*About this task*.
In the material below, find the line with "if (drainCount == 2'(DRAIN_CYCLES" and the line with "bus.readAddr <= '0; //", then output those two lines and every line between them, exactly.
________
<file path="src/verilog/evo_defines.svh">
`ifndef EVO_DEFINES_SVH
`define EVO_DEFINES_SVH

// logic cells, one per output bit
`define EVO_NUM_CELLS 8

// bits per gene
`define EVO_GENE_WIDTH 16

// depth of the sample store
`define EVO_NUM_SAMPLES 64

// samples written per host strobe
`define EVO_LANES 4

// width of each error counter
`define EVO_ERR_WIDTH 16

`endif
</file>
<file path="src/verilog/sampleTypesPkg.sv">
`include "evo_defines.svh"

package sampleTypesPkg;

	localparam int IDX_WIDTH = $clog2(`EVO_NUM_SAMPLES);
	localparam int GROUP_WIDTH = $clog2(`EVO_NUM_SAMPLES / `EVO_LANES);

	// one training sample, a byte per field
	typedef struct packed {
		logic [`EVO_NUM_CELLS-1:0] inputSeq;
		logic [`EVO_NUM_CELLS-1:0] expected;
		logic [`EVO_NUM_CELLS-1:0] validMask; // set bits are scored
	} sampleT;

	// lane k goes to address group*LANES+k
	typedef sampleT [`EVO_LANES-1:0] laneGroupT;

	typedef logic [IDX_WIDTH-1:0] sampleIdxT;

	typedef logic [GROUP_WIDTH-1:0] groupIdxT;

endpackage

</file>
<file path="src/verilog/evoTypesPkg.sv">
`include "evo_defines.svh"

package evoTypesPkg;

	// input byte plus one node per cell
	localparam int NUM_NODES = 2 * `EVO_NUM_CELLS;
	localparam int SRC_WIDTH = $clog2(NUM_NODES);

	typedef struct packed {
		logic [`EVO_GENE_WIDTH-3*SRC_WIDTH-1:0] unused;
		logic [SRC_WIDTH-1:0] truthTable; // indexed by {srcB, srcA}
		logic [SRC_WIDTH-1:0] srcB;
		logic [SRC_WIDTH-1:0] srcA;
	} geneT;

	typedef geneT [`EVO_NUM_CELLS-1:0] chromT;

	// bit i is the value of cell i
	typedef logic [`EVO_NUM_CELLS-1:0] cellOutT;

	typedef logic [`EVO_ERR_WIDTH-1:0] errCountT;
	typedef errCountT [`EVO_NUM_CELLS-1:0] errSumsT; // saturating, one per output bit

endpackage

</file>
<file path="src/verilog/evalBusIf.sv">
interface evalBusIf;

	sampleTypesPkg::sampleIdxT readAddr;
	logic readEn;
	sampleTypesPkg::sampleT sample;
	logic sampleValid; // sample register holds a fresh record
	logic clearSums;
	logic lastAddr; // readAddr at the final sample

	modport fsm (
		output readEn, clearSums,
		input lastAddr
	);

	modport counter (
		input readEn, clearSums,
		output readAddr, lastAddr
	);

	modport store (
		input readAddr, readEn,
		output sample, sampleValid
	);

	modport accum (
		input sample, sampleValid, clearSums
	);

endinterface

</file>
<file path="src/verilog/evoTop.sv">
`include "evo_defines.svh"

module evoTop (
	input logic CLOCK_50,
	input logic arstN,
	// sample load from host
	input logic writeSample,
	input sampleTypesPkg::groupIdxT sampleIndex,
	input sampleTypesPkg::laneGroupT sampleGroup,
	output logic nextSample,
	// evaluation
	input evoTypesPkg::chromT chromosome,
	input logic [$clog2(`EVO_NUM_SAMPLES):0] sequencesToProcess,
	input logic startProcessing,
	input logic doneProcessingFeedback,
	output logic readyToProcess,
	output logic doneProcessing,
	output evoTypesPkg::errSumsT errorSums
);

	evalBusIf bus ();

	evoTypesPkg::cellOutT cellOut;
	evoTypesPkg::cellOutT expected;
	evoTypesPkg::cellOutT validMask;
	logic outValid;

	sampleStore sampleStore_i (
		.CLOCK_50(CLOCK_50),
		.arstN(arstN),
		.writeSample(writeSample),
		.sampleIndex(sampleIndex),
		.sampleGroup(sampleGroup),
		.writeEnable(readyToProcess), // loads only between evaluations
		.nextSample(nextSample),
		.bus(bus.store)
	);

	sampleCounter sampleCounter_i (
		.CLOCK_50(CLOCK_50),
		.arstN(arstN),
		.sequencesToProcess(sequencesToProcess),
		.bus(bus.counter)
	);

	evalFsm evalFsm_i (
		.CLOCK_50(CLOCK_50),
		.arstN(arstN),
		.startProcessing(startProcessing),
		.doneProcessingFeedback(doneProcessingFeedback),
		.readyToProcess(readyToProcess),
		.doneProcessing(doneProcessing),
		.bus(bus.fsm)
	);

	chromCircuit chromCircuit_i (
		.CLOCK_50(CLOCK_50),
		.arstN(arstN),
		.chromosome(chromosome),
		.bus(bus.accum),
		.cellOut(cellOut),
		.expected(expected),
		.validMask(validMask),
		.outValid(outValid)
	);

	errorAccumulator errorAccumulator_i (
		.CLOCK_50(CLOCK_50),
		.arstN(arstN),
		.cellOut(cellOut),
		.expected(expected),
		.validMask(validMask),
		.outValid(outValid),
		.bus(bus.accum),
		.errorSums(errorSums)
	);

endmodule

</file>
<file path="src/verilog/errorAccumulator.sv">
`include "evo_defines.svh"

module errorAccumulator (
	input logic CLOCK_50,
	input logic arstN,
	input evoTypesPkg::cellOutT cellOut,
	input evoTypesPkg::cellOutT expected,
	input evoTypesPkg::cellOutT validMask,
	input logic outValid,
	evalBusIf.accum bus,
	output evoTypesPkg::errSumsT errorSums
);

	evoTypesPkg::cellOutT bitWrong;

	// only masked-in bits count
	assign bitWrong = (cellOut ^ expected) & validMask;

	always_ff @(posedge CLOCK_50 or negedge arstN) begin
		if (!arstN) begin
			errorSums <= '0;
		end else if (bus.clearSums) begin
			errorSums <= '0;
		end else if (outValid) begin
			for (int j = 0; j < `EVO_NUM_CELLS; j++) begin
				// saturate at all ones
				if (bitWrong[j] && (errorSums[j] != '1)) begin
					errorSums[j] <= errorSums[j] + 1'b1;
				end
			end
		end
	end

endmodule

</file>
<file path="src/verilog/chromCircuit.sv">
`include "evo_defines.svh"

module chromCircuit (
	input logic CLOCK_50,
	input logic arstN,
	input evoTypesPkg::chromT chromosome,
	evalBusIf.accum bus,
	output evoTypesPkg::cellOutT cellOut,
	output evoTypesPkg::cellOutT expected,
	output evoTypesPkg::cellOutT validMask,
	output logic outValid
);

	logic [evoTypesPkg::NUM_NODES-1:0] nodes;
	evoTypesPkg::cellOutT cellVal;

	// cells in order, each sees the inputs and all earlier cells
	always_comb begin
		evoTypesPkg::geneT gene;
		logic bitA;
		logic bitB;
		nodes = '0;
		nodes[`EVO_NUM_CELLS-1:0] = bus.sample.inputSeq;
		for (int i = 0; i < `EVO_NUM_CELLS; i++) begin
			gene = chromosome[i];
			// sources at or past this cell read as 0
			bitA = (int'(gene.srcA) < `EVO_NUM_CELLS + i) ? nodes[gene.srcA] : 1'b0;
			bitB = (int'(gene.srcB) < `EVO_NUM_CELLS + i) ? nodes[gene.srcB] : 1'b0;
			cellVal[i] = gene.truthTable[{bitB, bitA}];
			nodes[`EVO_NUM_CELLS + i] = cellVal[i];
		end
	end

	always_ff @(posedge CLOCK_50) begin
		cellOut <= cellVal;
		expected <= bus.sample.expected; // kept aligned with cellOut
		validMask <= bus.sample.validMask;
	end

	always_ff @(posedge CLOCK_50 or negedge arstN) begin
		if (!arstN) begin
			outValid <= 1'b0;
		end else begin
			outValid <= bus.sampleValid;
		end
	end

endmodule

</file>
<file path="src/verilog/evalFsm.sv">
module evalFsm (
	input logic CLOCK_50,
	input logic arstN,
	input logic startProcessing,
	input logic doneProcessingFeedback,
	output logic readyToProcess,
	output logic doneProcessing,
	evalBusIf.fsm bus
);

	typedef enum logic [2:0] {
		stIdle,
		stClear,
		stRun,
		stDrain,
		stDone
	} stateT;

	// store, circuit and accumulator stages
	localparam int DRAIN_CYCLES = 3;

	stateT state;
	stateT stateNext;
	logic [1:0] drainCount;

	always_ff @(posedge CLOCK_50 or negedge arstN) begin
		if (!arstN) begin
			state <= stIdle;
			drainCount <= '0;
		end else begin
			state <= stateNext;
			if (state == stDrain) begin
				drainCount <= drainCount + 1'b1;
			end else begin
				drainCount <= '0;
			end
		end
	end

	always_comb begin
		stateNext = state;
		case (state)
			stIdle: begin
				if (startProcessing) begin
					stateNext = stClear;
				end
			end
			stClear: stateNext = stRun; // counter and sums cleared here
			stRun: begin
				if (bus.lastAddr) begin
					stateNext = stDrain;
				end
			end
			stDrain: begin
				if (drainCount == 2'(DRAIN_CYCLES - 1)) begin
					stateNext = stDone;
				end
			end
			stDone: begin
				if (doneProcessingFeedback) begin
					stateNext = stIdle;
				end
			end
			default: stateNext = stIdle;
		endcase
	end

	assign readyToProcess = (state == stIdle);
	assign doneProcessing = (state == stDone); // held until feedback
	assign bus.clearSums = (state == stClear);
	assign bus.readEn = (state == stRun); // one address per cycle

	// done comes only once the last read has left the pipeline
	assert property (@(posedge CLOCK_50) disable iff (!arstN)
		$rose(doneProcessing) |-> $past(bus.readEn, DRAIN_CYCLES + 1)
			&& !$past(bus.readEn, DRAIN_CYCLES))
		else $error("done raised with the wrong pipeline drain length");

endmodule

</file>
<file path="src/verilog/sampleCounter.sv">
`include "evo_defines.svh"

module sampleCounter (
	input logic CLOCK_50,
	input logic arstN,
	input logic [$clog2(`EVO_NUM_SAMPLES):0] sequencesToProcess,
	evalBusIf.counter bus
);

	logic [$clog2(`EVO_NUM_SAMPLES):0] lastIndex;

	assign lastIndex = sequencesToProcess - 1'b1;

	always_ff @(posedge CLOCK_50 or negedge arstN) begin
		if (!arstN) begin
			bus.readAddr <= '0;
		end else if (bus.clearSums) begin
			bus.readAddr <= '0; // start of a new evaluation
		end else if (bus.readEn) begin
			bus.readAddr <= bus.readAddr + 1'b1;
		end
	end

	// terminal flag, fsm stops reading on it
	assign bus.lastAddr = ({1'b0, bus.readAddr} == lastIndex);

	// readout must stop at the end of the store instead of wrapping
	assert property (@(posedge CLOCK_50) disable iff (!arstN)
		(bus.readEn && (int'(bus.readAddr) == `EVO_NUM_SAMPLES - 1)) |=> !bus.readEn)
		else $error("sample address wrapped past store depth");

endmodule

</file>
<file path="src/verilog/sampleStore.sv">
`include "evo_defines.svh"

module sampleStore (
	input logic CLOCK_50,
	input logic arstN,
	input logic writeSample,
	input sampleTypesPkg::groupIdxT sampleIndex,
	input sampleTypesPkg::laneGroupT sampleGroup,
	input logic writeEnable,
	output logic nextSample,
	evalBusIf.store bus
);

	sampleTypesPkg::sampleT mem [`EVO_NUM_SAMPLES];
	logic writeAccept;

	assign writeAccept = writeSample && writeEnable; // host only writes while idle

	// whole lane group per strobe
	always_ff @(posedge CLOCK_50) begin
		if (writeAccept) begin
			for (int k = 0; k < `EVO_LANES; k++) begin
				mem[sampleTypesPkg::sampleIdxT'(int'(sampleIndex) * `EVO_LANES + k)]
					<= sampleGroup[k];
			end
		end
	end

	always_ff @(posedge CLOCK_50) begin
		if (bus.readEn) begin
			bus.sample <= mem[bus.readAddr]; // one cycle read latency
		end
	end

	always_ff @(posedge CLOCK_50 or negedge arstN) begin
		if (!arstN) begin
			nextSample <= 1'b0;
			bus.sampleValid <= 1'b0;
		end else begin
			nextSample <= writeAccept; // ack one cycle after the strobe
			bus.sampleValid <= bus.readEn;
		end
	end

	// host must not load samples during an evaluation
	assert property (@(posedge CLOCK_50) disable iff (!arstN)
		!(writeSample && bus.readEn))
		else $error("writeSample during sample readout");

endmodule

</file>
________
*Answer to this task*.
				if (drainCount == 2'(DRAIN_CYCLES - 1)) begin
					stateNext = stDone;
				end
			end
			stDone: begin
				if (doneProcessingFeedback) begin
					stateNext = stIdle;
				end
			end
			default: stateNext = stIdle;
		endcase
	end

	assign readyToProcess = (state == stIdle);
	assign doneProcessing = (state == stDone); // held until feedback
	assign bus.clearSums = (state == stClear);
	assign bus.readEn = (state == stRun); // one address per cycle

	// done comes only once the last read has left the pipeline
	assert property (@(posedge CLOCK_50) disable iff (!arstN)
		$rose(doneProcessing) |-> $past(bus.readEn, DRAIN_CYCLES + 1)
			&& !$past(bus.readEn, DRAIN_CYCLES))
		else $error("done raised with the wrong pipeline drain length");

endmodule

</file>
<file path="src/verilog/sampleCounter.sv">
`include "evo_defines.svh"

module sampleCounter (
	input logic CLOCK_50,
	input logic arstN,
	input logic [$clog2(`EVO_NUM_SAMPLES):0] sequencesToProcess,
	evalBusIf.counter bus
);

	logic [$clog2(`EVO_NUM_SAMPLES):0] lastIndex;

	assign lastIndex = sequencesToProcess - 1'b1;

	always_ff @(posedge CLOCK_50 or negedge arstN) begin
		if (!arstN) begin
			bus.readAddr <= '0;
		end else if (bus.clearSums) begin
			bus.readAddr <= '0; // start of a new evaluation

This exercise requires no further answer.